SAHİH-İ MÜSLİM |
İMAN |
باب
إثبات رؤية
المؤمنين في
الآخرة ربهم
سبحانه
وتعالى
80- MÜMİNLERİN AHİRETTE
ŞANI YÜCE RABLERİNİ GÖRECEKLERİNİN İSPATI BABI
Müminlerin Ahirette Rablerini Görmeleri
Bilelim ki ehl-i sünnetin tamamının kanaatine göre yüce Allah'ın
görülmesi aklen mümkündür, imkansız değildir. Aynı
şekilde ehl-i sünnet ahirette
Allah'ın görülmesinin gerçekleşeceği, müminlerin de -kafirler
dışarıda kalmak üzere- yüce Allah'ı göreceklerini icma
ile kabul etmişlerdir.
Mutezile, Hariciler ve
bazı Mürcieciler gibi bid'at
ehlinden bir kesim ise yüce Allah'ın yarattıklarından hiçbir kimsenin onu
görmeyeceğini ve onun görülmesinin aklen imkansız
olduğunu iddia etmişlerdir.
Ancak onların bu
söyledikleri apaçık bir yanlışlık ve çirkin bir bilgisizliktir.
Çünkü ahirette yüce Allah'ın müminler tarafından görülmesinin
sabit olduğu hususunda kitap ve sünnetin delilleri ile ashab-ı
kiramın ve onlardan sonra gelen bu ümmetin salih
selefinin icmaı birbirini pekiştirmektedir. Buna dair
rivayetleri yaklaşık yirmi kadar sahabi Resulullah (Sallallahu aleyhi ve Sellem)' den rivayet etmiştir. Bu husustaki Kur'an ayetleri de meşhurdur. Bid'atçilerin
Allah'ın görülmesine dair itirazlarının ise ehl-i
sünnet kelamcılarının kitaplarında meşhur cevapları vardır. Aynı şekilde diğer
şüphe ve tereddütlerine de gerekli cevaplar verilmiş olup, bütün bunlar etraflı
bir şekilde kelam kitaplarında zikredilmiştir. Bizim burada bu cevapları ayrıca
sözkonusu etme zorunluluğumuz yoktur.
Yüce Allah'ın dünyada
görülmesine gelince, daha önce bunun mümkün olduğunu belirtmiştik. Ama selefin
ve kelamcı olsun olmasın halefin çoğunluğu dünyada bunun olmayacağı
kanaatindedirler. İmam Ebu'l-Kasım el-Kuşeyri de tanınmış risalesinde İmam Ebu
Bekr b.
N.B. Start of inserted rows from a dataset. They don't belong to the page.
Context: an optimization exercise on an open-source flow, tuned for small area, a short achievable clock period and few clock cycles. The choices shown serve that exercise and are no tape-out recipe. Only simulation tests tie the RTL to the original design; equivalence was not proved. No activity file was given, so power comes from the tool's default toggle rates.

Design cpu_lite_top, start of the top module:
module cpu_lite_top (
    input  wire        clk_i,
    input  wire        reset,
    input  wire        host_valid_i,
    input  wire [7:0]  host_byte_i,
    input  wire [4:0]  reg_sel_i,
    input  wire [1:0]  byte_sel_i,
    output wire [7:0]  value_o,
    output wire        is_positive_o,
    output wire        done_o
);
Size: roughly 2500 cells after synthesis, roughly 0.029 mm² of cells after synthesis.
Settings: LEC_CHECK=0, CAP_MARGIN=5, CORE_MARGIN=2, CORE_UTILIZATION=50, CTS_BUF_LIST=sky130_fd_sc_hd__clkbuf_8, CTS_CLUSTER_DIAMETER=60, CTS_CLUSTER_SIZE=16, PLACE_DENSITY=0.6, SETUP_SLACK_MARGIN=5, SLEW_MARGIN=5, SYNTH_HIERARCHICAL=1; clock period 14.0 ns.
standard.sh (not shown) runs the stock make flow with config.mk's settings and CLKGATE_MAP_FILE= SYNTH_SCRIPT=/design/flow/synth_recipe.tcl, a recipe that flattens the netlist after the stock synthesis.
==> flow/flow/run.sh <==
#!/bin/bash
# Standard layout, with fast buffers on the ports.
set -euo pipefail
bash standard.sh "BUFFER_PORTS_ARGS=-buffer_cell sky130_fd_sc_hd__buf_4" finish > standard_make.log 2>&1
Testbench counts at the start, summed over its fixed seeds: cycles 11,399.
Next try:
==> flow/flow/run.sh (replaced) <==
#!/bin/bash
# Standard layout, with fast buffers on the ports, and non-critical gates downsized after
# global routing.
set -euo pipefail
bash standard.sh "BUFFER_PORTS_ARGS=-buffer_cell sky130_fd_sc_hd__buf_4" RECOVER_POWER=100 finish > standard_make.log 2>&1
CAP_MARGIN = 20   (was 5)
SLEW_MARGIN = 20   (was 5)
The changed run completed and failed the layout checks on capacitance limit, slew limit.
Wire length is about the same.
Utilization drops by 0.76 points.
Via count rose by 0.30%.
Critical path depth grows by 7.
Die area does not change.
Final cell count barely changes.
Sequential power barely changes.
Global-route usage is unchanged.
Area after synthesis is unchanged.
Flip-flop and latch count does not change.
Setup slack degrades by 2.3 ns.

* * *

Setup of build 39:
The RTL this note starts from:
==> flow/design.v <==
`default_nettype none
module alu (
    input  wire [31:0] instr_i,    
    input  wire [31:0] a_i,        
    input  wire [31:0] b_i,        
    output logic [31:0] result_o,
    output logic       writes_o    
);
    wire [6:0] op  = instr_i[6:0];
    wire [2:0] f3  = instr_i[14:12];
    wire [6:0] f7  = instr_i[31:25];
    wire [4:0] rd  = instr_i[11:7];
    wire is_r = (op == 7'b0110011);
    wire is_i = (op == 7'b0010011);
    wire f7z  = (f7 == 7'b0000000);
    wire f7s  = (f7 == 7'b0100000);
    logic r_ok, i_ok;
    always_comb begin
        case (f3)
            3'b000:  r_ok = f7z | f7s;
            3'b001, 3'b010, 3'b100, 3'b110, 3'b111: r_ok = f7z;
            default: r_ok = 1'b0;
        endcase
        i_ok = (f3 == 3'b000) | (f3 == 3'b110) | (f3 == 3'b111);
    end
    assign writes_o = ((is_r & r_ok) | (is_i & i_ok)) & (rd != 5'd0);
    wire [31:0] opb    = is_i ? {{20{instr_i[31]}}, instr_i[31:20]} : b_i;
    wire        do_sub = ~is_i & (instr_i[30] | (f3 == 3'b010));
    wire [31:0] sum    = a_i + (do_sub ? ~opb : opb) + {31'd0, do_sub};
    wire        lt     = (a_i[31] ^ opb[31]) ? a_i[31] : sum[31];
    always_comb begin
        case (f3)
            3'b000:  result_o = sum;
            3'b111:  result_o = a_i & opb;
            3'b110:  result_o = a_i | opb;
            3'b100:  result_o = a_i ^ opb;
            3'b001:  result_o = a_i << opb[4:0];
            default: result_o = {31'd0, lt};
        endcase
    end
endmodule
`default_nettype wire
`default_nettype none
module reg_file (
    input  wire        clk_i,
    input  wire        reset,
    input  wire [4:0]  addr_i,     
    output logic [31:0] rdata_o,   
    input  wire        wr_en_i,
    input  wire [3:0]  wr_idx_i,
    input  wire [4:0]  wr_tag_i,
    input  wire [31:0] wr_data_i
);
    logic [15:0] valid_q;
    logic [4:0]  tag_q  [16];
    logic [31:0] data_q [16];
    logic [15:0] match;
    always_comb begin
        rdata_o = '0;
        for (int i = 0; i < 16; i++) begin
            match[i] = valid_q[i] & (tag_q[i] == addr_i);
            rdata_o  = rdata_o | (data_q[i] & {32{match[i]}});
        end
    end
    always_ff @(posedge clk_i or posedge reset) begin
        if (reset) begin
            valid_q <= '0;
        end else if (wr_en_i) begin
            for (int i = 0; i < 16; i++) begin
                if (wr_idx_i == i[3:0]) valid_q[i] <= 1'b1;
                else if (match[i])      valid_q[i] <= 1'b0;
            end
        end
    end
    always_ff @(posedge clk_i) begin
        for (int i = 0; i < 16; i++) begin
            if (wr_en_i && (wr_idx_i == i[3:0])) begin
                tag_q[i]  <= wr_tag_i;
                data_q[i] <= wr_data_i;
            end
        end
    end
endmodule
`default_nettype wire
`default_nettype none
module cpu_lite_top (
    input  wire        clk_i,
    input  wire        reset,
    input  wire        host_valid_i,
    input  wire [7:0]  host_byte_i,
    input  wire [4:0]  reg_sel_i,
    input  wire [1:0]  byte_sel_i,
    output wire [7:0]  value_o,
    output wire        is_positive_o,
    output wire        done_o
);
    logic        loading_q;    
    logic        done_q;
    logic [1:0]  phase_q;      
    logic [4:0]  count_q;      
    logic        exec_q;       
    logic [31:0] instr_q;      
    logic [31:0] a_q;          
    logic [31:0] b_q;          
    wire start_seen = host_valid_i & ~loading_q & ~done_q & (host_byte_i == 8'hFE);
    wire end_seen   = host_valid_i & loading_q & (phase_q == 2'd0) & (host_byte_i == 8'hFF);
    wire data_stb   = host_valid_i & loading_q & ~end_seen;
    always_ff @(posedge clk_i or posedge reset) begin
        if (reset) begin
            loading_q <= 1'b0;
            done_q    <= 1'b0;
            phase_q   <= 2'd0;
            count_q   <= 5'd0;
            exec_q    <= 1'b0;
        end else begin
            if (start_seen) loading_q <= 1'b1;
            if (end_seen) begin
                loading_q <= 1'b0;
                done_q    <= 1'b1;
            end
            if (data_stb) phase_q <= phase_q + 2'd1;
            exec_q <= data_stb & (phase_q == 2'd3) & ~count_q[4];
            if (exec_q) count_q <= count_q + 5'd1;
        end
    end
    logic [31:0] rdata;
    logic [31:0] result;
    logic        writes;
    always_ff @(posedge clk_i) begin
        if (data_stb) instr_q <= {host_byte_i, instr_q[31:8]};
        if (data_stb && (phase_q == 2'd2)) a_q <= rdata;
        b_q <= rdata;
    end
    wire [4:0] rs1      = {host_byte_i[3:0], instr_q[31]};
    wire [4:0] rs2      = {host_byte_i[0], instr_q[31:28]};
    wire [4:0] int_addr = exec_q ? instr_q[11:7] : (phase_q[0] ? rs2 : rs1);
    wire [4:0] addr     = loading_q ? int_addr : reg_sel_i;
    alu u_alu (
        .instr_i  (instr_q),
        .a_i      (a_q),
        .b_i      (b_q),
        .result_o (result),
        .writes_o (writes)
    );
    reg_file u_reg_file (
        .clk_i     (clk_i),
        .reset     (reset),
        .addr_i    (addr),
        .rdata_o   (rdata),
        .wr_en_i   (exec_q & writes),
        .wr_idx_i  (count_q[3:0]),
        .wr_tag_i  (instr_q[11:7]),
        .wr_data_i (result)
    );
    assign value_o       = rdata[{byte_sel_i, 3'b000} +: 8];
    assign is_positive_o = ~rdata[31];
    assign done_o        = done_q;
endmodule
`default_nettype wire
Furek'den, onun
İmam Ebu'l-Hasen el-Eş'arı'nin bu hususta iki görüşünün bulunduğunu naklettiği
hükmüne varmışlır. Bir görüşe göre bu olur, ikinci
görüşe göre olmaz.
Diğer taraftan hak
ehlinin mezhebine göre ru'yet (görmek) Yüce Allah'ın yarathklarında var ettiği bir güçtür. Bunun gerçekleşmesi
için ışıkların birleşip, bulunması şartı olmadığı gibi, görülenin karşıda
bulunması ve daha başka şartlar da sözkonusu
değildir, ama bizim birbirimizi görmemiz böyle olduğu için bu şartların varlığı
ile cereyan etmektedir, ama esas itibariyle bunlar şart değildir.
Bizim kelamcı
imamlarımız bu hususları apaçık delilleriyle açıklamış bulunmaktadır. Ayrıca
Yüce Allah'ın görülmesi için O'nun bir cihette olduğunu tespit etmeye gerek
yoktur, O bundan münezzehtir. Aksine müminler O'nu tıpkı O'nun herhangi bir
cihette olduğunu söylemedikleri gibi belli bir cihette bulunması sözkonusu olmaksızın göreceklerdir. Allah en iyi bilendir
296- (180) حدثنا
نصر بن علي
الجهضمي،
وأبو غسان
المسمعي،
وإسحاق بن
إبراهيم.
جميعا عن
عبدالعزيز بن
عبدالصمد. واللفظ
لأبي غسان.
قال: حدثنا
أبو عبدالصمد.
حدثنا أبو
عمران الجوني
عن أبي بكر بن
عبدالله بن
قيس، عن أبيه،
عن النبي صلى
الله عليه
وسلم؛ قال
"جنتان من فضة.
آنيتهما وما
فيهما. وجنتان
من ذهب
آنيتهما وما
فيهما. وما بين
القوم وبين أن
ينظروا إلى
ربهم إلا رداء
الكبرياء على
وجهه. في جنة
عدن".
447- Bize Nasr b. Ali el-Cehdami, Ebu Gassan el-Mismai
ve İshak b. İbrahim -hepsi- Abdulaziz b. Abdussamed'den -lafız Ebu Gassan'a ait olmak üzere- şöyle dediğini tahdis ettiler: Bize Abdussamed tahdis etti. Bize Ebu İmran el-Cevni,
Ebu Bekr b. Abdullah b. Kays'dan tahdis etti. O
babasından, o Nebi {Sallallahu aleyhi ve Sellem)'den şöyle buyurduğunu
nakletti: "Kapları ve içindekileri gümüşten olan iki cennet, kapları ve içindekileri
altından olan iki cennet vardır. Adn cennetinde
cennetlikler ile Rablerine bakmaları arasında ancak onun yüzü üzerindeki kibriya ridası vardır. "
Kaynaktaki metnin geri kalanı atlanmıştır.